Items from a data source

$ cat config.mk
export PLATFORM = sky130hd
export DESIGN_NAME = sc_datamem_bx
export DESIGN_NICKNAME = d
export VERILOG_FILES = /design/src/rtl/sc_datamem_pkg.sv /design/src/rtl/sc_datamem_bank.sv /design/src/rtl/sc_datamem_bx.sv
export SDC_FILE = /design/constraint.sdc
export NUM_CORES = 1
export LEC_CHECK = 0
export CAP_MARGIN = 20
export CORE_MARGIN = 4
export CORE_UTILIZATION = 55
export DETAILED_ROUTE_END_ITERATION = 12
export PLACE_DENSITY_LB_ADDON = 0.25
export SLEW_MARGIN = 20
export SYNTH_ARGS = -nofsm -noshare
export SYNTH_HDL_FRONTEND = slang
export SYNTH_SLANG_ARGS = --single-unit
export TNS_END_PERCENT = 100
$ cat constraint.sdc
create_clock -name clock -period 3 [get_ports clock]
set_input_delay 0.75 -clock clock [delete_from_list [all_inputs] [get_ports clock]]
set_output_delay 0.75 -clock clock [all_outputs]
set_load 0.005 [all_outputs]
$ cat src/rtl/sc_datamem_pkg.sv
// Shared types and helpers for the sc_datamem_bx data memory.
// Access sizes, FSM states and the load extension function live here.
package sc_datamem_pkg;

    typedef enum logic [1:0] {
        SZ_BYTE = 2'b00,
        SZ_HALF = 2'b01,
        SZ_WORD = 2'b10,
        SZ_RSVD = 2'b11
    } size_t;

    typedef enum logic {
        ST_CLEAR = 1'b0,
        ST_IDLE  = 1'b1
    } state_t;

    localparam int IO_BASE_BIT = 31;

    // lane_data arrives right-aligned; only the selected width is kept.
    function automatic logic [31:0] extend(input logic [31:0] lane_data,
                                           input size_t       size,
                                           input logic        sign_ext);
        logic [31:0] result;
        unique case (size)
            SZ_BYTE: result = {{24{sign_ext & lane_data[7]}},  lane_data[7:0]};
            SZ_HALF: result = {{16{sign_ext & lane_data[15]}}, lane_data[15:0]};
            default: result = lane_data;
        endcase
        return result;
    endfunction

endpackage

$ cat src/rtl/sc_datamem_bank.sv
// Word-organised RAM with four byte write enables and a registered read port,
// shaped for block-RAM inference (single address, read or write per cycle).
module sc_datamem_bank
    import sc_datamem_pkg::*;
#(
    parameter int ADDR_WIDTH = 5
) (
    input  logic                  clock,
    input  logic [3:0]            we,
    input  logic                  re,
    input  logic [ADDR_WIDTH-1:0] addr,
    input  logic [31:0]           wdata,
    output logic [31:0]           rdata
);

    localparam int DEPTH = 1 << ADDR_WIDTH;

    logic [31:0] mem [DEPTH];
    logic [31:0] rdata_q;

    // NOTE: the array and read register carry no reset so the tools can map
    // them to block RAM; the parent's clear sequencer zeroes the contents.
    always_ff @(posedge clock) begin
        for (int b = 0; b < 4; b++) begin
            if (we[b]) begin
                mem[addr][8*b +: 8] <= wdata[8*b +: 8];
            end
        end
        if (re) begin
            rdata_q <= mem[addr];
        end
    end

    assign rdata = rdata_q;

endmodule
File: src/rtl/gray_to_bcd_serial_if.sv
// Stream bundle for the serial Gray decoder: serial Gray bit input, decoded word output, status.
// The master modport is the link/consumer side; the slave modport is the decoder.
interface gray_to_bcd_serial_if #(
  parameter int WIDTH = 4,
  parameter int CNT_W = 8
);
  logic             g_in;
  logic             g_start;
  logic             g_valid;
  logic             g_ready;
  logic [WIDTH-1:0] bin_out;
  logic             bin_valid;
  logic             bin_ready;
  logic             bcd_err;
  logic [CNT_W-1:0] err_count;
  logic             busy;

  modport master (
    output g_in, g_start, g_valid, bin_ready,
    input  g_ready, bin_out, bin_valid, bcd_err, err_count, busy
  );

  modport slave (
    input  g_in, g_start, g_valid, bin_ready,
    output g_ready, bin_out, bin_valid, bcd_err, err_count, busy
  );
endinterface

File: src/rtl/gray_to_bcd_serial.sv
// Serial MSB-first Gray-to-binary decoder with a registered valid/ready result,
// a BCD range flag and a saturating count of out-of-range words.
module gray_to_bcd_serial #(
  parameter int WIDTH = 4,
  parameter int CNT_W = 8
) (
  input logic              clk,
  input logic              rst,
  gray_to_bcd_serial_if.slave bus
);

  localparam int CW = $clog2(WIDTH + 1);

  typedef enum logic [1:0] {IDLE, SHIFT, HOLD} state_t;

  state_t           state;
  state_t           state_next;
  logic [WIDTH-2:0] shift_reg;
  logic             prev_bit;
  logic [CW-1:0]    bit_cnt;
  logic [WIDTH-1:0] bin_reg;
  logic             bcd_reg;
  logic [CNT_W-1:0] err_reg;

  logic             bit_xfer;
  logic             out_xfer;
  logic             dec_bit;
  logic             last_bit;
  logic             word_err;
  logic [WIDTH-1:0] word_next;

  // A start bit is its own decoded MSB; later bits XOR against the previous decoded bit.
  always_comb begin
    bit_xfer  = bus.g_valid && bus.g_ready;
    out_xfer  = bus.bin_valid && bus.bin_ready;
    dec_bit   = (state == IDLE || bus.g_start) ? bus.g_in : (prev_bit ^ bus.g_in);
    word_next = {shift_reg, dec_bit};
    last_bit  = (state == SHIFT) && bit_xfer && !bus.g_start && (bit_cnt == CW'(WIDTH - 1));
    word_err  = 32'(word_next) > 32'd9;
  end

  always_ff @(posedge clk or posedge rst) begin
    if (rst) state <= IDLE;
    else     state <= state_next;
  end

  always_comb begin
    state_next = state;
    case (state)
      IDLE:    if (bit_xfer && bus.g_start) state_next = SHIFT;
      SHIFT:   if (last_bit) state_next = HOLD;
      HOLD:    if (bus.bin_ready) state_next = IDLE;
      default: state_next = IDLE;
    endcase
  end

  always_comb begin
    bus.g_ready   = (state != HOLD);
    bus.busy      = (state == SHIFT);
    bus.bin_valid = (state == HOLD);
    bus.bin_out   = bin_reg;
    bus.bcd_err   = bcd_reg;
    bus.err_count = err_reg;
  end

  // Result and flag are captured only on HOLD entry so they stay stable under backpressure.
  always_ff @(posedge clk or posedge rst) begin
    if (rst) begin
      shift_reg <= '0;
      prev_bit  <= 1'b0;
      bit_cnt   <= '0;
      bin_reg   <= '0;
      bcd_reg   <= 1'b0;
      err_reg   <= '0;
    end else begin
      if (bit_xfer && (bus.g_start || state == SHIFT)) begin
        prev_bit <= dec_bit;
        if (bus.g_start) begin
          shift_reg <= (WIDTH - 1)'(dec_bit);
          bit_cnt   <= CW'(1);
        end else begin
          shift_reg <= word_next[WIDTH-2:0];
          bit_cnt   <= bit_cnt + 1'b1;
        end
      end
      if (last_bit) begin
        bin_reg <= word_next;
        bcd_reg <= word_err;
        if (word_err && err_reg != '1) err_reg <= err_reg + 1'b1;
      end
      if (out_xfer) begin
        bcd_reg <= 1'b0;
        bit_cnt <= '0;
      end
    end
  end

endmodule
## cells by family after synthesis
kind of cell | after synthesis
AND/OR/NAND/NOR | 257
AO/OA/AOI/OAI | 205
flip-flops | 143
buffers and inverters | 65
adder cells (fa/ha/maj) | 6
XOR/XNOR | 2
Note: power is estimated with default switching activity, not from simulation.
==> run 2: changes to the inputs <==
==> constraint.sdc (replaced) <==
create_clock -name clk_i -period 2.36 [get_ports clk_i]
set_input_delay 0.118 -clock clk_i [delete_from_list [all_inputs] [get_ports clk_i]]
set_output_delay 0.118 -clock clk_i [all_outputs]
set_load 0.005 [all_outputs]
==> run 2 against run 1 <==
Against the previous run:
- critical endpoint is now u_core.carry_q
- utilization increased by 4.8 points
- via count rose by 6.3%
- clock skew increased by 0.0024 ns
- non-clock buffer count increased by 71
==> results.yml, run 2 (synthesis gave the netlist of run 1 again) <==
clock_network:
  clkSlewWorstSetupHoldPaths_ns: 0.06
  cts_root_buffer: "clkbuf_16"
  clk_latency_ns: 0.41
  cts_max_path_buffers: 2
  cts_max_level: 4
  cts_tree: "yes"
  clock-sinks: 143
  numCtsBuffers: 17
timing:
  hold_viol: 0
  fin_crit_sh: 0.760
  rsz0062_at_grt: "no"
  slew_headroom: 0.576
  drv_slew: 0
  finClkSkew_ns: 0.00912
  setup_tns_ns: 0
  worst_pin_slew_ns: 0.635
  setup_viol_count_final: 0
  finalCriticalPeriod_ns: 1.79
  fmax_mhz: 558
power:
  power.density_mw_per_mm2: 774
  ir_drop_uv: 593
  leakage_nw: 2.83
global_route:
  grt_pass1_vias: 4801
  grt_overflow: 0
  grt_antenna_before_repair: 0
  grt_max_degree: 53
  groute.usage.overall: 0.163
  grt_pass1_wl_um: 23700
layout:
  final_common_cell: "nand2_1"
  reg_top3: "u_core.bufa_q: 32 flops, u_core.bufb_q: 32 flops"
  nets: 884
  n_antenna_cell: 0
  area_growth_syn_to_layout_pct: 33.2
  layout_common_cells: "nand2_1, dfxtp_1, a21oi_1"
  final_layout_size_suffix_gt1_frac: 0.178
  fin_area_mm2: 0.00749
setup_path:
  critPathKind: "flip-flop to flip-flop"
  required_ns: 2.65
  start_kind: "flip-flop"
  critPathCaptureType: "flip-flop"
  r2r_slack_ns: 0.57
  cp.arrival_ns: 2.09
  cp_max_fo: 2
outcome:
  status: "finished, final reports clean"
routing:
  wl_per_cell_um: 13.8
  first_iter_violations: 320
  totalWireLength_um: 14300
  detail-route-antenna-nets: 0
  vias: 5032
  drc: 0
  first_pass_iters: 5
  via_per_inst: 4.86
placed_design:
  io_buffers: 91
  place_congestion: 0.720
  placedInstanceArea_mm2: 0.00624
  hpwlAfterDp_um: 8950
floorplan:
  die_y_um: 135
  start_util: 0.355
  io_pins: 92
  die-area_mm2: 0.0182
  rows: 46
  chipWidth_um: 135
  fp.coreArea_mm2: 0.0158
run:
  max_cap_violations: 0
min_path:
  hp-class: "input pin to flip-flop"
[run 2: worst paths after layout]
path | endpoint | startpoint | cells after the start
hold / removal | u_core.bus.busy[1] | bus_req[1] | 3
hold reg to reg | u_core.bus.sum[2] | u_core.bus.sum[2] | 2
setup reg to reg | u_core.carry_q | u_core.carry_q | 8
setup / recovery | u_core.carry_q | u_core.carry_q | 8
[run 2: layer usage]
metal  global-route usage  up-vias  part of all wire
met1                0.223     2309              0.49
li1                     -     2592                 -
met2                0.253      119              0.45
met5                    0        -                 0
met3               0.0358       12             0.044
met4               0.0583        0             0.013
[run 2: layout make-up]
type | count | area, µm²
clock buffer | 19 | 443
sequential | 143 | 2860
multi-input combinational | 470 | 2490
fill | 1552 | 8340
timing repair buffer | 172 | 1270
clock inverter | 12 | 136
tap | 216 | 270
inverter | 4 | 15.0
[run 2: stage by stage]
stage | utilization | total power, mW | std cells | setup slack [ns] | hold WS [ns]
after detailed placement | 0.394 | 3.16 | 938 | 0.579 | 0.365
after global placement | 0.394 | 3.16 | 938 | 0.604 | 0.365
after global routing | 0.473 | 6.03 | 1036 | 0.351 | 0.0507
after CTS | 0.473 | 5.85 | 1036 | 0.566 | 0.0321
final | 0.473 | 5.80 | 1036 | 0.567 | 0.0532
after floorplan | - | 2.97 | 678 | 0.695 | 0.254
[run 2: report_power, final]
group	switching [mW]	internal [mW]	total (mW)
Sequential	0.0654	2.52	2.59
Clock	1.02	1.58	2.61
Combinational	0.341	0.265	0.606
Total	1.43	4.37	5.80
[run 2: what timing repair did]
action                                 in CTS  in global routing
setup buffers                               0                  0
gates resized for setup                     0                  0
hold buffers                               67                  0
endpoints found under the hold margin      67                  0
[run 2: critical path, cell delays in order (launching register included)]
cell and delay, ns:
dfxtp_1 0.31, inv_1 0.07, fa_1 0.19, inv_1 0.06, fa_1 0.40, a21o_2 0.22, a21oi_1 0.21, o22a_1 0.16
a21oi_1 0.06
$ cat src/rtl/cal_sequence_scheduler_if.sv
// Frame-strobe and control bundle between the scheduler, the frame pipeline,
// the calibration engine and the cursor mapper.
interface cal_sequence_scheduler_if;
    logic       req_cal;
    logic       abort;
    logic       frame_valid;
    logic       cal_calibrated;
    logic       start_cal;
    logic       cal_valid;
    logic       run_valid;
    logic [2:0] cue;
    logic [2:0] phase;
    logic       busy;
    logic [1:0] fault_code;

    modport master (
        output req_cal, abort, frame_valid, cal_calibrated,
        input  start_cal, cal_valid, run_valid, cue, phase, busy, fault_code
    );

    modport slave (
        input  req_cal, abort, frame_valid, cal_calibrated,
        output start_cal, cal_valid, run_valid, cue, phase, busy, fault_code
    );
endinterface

*Exercise description*
Nothing should appear in the answer except the lines above from the line with "- critical endpoint is now u_core.carry_q" through the line with "clkSlewWorstSetupHoldPaths_ns: 0.06", both included, written out exactly.

*Response to the exercise*
- critical endpoint is now u_core.carry_q
- utilization increased by 4.8 points
- via count rose by 6.3%
- clock skew increased by 0.0024 ns
- non-clock buffer count increased by 71
==> results.yml, run 2 (synthesis gave the netlist of run 1 again) <==
clock_network:
  clkSlewWorstSetupHoldPaths_ns: 0.06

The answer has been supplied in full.